The visuals of the game are more of an artistic expression of how beautiful real life can look than they are video game graphics. Everything from the way light shines through trees to how blood snakes across a slanted floor are done exceptionally well. Facial expressions are also an industry benchmark, their lifelike movements are vital in bringing out the depth of emotions that the events and the story of the game demand.
For the challenging yet enjoyable gameplay, the exceptional attention to detail and the gorgeous setting it all happens in, The Last of Us Part II is an absolute treat to play. Having been marred with controversy and condemnation before its release, the game does a spectacular job of redeeming itself and providing some much-needed context to some of the most painful parts of its story.
How we got here
The story of The Last of Us is set in a zombie apocalypse. A man (Joel) is tasked with escorting a little girl (Ellie) who is immune across the country to a group called the Fireflies in the hope of developing a cure. Joel then ends up killing all the Fireflies in the hospital as he finds out that Ellie would be killed while making the cure.
In the sequel, Abby, the daughter of one of the Fireflies that Joel killed, tracks him down, tortures and kills him as Ellie is forced to watch. Ellie and a few others then set out to Seattle to avenge Joel.
The game follows the events of three days in Seattle, once from Ellie's perspective and once from Abby's. These parts are filled with subtle cues for how people rationalise their self-righteous and fascist practices to oppress other people.
The two halves also include memories of Joel's special birthday surprise for Ellie or Abby's father wanting to "show her something" (we will not spoil these for you). These are not just flashbacks though, they are full chapters of the game that provide a reprieve from the stress of survival. But more importantly, they show the beautiful relationships people can have with their family and loved ones, the experiences, the thoughts, the feelings that tie one soul to the other.
What would you do if it was your daughter?
Is a question that Abby's father has to face right before he makes the choice of sacrificing Ellie's life for a possible cure. It is a question that he is asked twice but fails to answer. This is one of the most pivotal scenes of the game. The reason he cannot answer that question is the same reason Joel decides to kill everyone at the hospital to save Ellie. A reason that can very easily be felt, but never put into words, so we will not try either.
This theme of love transcending all logic reaches completion when Abby ends up choosing to defend a child of the group of people she has hated and killed. Defending him to the point where she does not hesitate to gun down her own people.
If I ever were to lose you, I would surely lose myself
The game walks the entire nine miles in showing the player how much of the cruelty and vengeance shed on the world starts as love for someone else. And how that love makes people incapable of forgetting the ones they have lost, of ever being able to rest easy.

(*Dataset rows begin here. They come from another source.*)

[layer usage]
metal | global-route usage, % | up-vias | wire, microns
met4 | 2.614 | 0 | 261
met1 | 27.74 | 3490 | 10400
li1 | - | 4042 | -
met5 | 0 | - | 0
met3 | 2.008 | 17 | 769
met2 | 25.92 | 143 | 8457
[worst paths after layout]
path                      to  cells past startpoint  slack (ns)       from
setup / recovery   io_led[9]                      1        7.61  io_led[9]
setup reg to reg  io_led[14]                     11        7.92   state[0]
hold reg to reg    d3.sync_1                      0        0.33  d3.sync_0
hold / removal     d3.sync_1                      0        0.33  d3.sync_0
**./design.v**
```verilog
module Hex_Keypad_Grayhill_072(
    input [3:0] Row,
    input S_Row,
    input clock,
    input reset,
    output reg [3:0] Code,
    output Valid,
    output reg [3:0] Col
    );
    reg [5: 0] state, next_state;
    parameter S_0 = 6'b000001, S_1 = 6'b000010, S_2 = 6'b000100;
    parameter S_3 = 6'b001000, S_4 = 6'b010000, S_5 = 6'b100000;
    assign Valid = ((state == S_1) || (state == S_2) || (state == S_3) || (state == S_4)) && Row;
    always @ (Row or Col)
    case ({Row, Col})
        8'b0001_0001: Code = 0; 
        8'b0001_0010: Code = 1;
        8'b0001_0100: Code = 2; 
        8'b0001_1000: Code = 3;
        8'b0010_0001: Code = 4; 
        8'b0010_0010: Code = 5;
        8'b0010_0100: Code = 6;
        8'b0010_1000: Code = 7;
        8'b0100_0001: Code = 8;
        8'b0100_0010: Code = 9;
        8'b0100_0100: Code = 10;         
        8'b0100_1000: Code = 11;         
        8'b1000_0001: Code = 12;         
        8'b1000_0010: Code = 13;         
        8'b1000_0100: Code = 14;         
        8'b1000_1000: Code = 15;         
        default: Code = 0;                      
    endcase
    always @(posedge clock or posedge reset)
    if (reset) state <= S_0;
    else state <= next_state;
    always@ (state or S_Row or Row)                  
    begin next_state = state; Col = 0;
    case (state)
        S_0: begin Col = 15; if (S_Row) next_state =S_1; end
        S_1: begin Col = 1; if (Row) next_state = S_5; else next_state = S_2; end
        S_2: begin Col = 2; if (Row) next_state = S_5; else next_state = S_3; end
        S_3: begin Col = 4; if (Row) next_state = S_5; else next_state= S_4; end
        S_4: begin Col = 8; if (Row) next_state = S_5; else next_state = S_0; end
        S_5: begin Col = 15; if (Row ==0) next_state = S_0; end
    endcase
    end
endmodule
```
==> flow/design.v <==
`timescale 1ns / 1ps
module image_buffer #(KERNEL_SIZE=3,DATA_SIZE = 8,ROW_SIZE = 28)(clock, pixel_data_in,convol_out,out_valid,data_in_valid);
localparam counter_size = $clog2(ROW_SIZE*(KERNEL_SIZE-1)+KERNEL_SIZE+1);
input clock,data_in_valid;
input [DATA_SIZE-1:0] pixel_data_in;
output wire [KERNEL_SIZE*KERNEL_SIZE*DATA_SIZE-1:0] convol_out;
output reg out_valid;
wire [DATA_SIZE-1:0] lb_out [0:KERNEL_SIZE-2];
wire [KERNEL_SIZE*DATA_SIZE-1:0] conv_out [0:KERNEL_SIZE-1];
reg [counter_size-1:0] counter = 0;
genvar i;
generate
    for(i=0;i<KERNEL_SIZE;i=i+1) begin
    if(i==0) begin
        line_buffer #(KERNEL_SIZE,DATA_SIZE,ROW_SIZE) lb (.clock(clock),.data_valid(data_in_valid),.pixel_in(pixel_data_in),.pixel_out(lb_out[i]),.conv_row_out(conv_out[i]));
        end
    else if(i==(KERNEL_SIZE-1)) begin
        line_buffer #(KERNEL_SIZE,DATA_SIZE,ROW_SIZE) lb (.clock(clock),.data_valid(data_in_valid),.pixel_in(lb_out[i-1]),.pixel_out(),.conv_row_out(conv_out[i]));
        end
    else begin
        line_buffer #(KERNEL_SIZE,DATA_SIZE,ROW_SIZE) lb (.clock(clock),.data_valid(data_in_valid),.pixel_in(lb_out[i-1]),.pixel_out(lb_out[i]),.conv_row_out(conv_out[i]));
        end
    end
    for(i=0;i<KERNEL_SIZE;i=i+1) begin
        assign convol_out[(i+1)*DATA_SIZE*KERNEL_SIZE-1:i*DATA_SIZE*KERNEL_SIZE] = conv_out[KERNEL_SIZE-i-1];
    end
endgenerate
always @(posedge clock) begin
    if (!data_in_valid) begin
        counter <= 0;
        out_valid <=0;
        end
    else begin 
        if (counter == ROW_SIZE*(KERNEL_SIZE-1)+KERNEL_SIZE - 1)
            out_valid <=1;
        else
            counter <= counter + 1;
    end
end
endmodule
`timescale 1ns / 1ps
module line_buffer#(KERNEL_SIZE = 3,DATA_SIZE = 8,ROW_SIZE = 28)(clock,data_valid,pixel_in,pixel_out,conv_row_out);
input clock,data_valid;
input [DATA_SIZE-1:0] pixel_in;
output [DATA_SIZE-1:0] pixel_out;
output [KERNEL_SIZE*DATA_SIZE-1:0] conv_row_out;
wire [DATA_SIZE-1:0] wiring [0:ROW_SIZE-2];
genvar i;
generate 
for(i=0;i<ROW_SIZE;i=i+1) begin
    if(i==0) begin
        pixel_buffer #(DATA_SIZE) pb (.clock(clock),.data_valid(data_valid),.pixel_in_data(pixel_in),.pixel_out_data(wiring[i]));
        end
    else if(i==ROW_SIZE-1) begin
        pixel_buffer #(DATA_SIZE) pb (.clock(clock),.data_valid(data_valid),.pixel_in_data(wiring[i-1]),.pixel_out_data(pixel_out));
        end
    else
        pixel_buffer #(DATA_SIZE) pb (.clock(clock),.data_valid(data_valid),.pixel_in_data(wiring[i-1]),.pixel_out_data(wiring[i]));
    end
for(i=0; i<KERNEL_SIZE;i = i+1) begin
    assign conv_row_out[(i+1)*DATA_SIZE-1:i*DATA_SIZE] = wiring[KERNEL_SIZE-i-1];
end
endgenerate
endmodule
[flow/config.mk]
export PLATFORM = sky130hd
export DESIGN_NAME = rptrEmpty
export DESIGN_NICKNAME = rptrEmpty
export VERILOG_FILES = /design/flow/design.v
export SDC_FILE = /design/flow/constraint.sdc
export NUM_CORES = 4
export LEC_CHECK = 1
export CORE_AREA = 10 10 70 70
export DIE_AREA = 0 0 80 80
[flow/constraint.sdc]
current_design rptrEmpty

set clk_period 2.8
set clk_io_pct 0.2

create_clock -name clk0 -period $clk_period [get_ports {rclk}]

set non_clock_inputs [all_inputs -no_clocks]
set_input_delay [expr $clk_period * $clk_io_pct] -clock clk0 $non_clock_inputs
set_output_delay [expr $clk_period * $clk_io_pct] -clock clk0 [all_outputs]
==> design.v <==
module wptrFull #(
    parameter ADDRSIZE = 4
) (
    output reg                  wfull,
    output reg  [ADDRSIZE:0]    wptr,
    output      [ADDRSIZE-1:0]  waddr,
    input       [ADDRSIZE:0]      wq2_rptr,
    input                       win,wclk,wrst_n
);
    reg [ADDRSIZE:0]    wbin;
    wire[ADDRSIZE:0]    wgnext,wbnext;
    always @(posedge wclk or negedge wrst_n) begin
        if(!wrst_n) begin
            {wbin,wptr} <= 0;
        end else begin
            {wbin,wptr} <= {wbnext,wgnext};
        end
    end
    assign wbnext = wbin + (win & ~wfull);
    assign wgnext = (wbnext<<1) ^ wbnext;
    assign waddr = wbin[ADDRSIZE-1:0];
    assign wfull_flag = ((wgnext[ADDRSIZE]!=wq2_rptr[ADDRSIZE])&&
                         (wgnext[ADDRSIZE-1]!= wq2_rptr[ADDRSIZE-1])&&
                         (wgnext[ADDRSIZE-2:0]==wq2_rptr[ADDRSIZE-2:0]));
    always @(posedge wclk or negedge wrst_n) begin
        if(!wrst_n) begin
            wfull <= 1'b0;
        end else begin
            wfull <= wfull_flag;
        end   
    end
endmodule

It is difficult to agree with the director's choices throughout the game as you are often stuck playing a character you might not like. But if you can ignore the complete lack of choice in how the story concludes, the game offers up a special experience. It weaves a one of a kind tapestry that depicts the parallels of how love has both the power to ground people and also to drive them to lose themselves in the process of finding closure.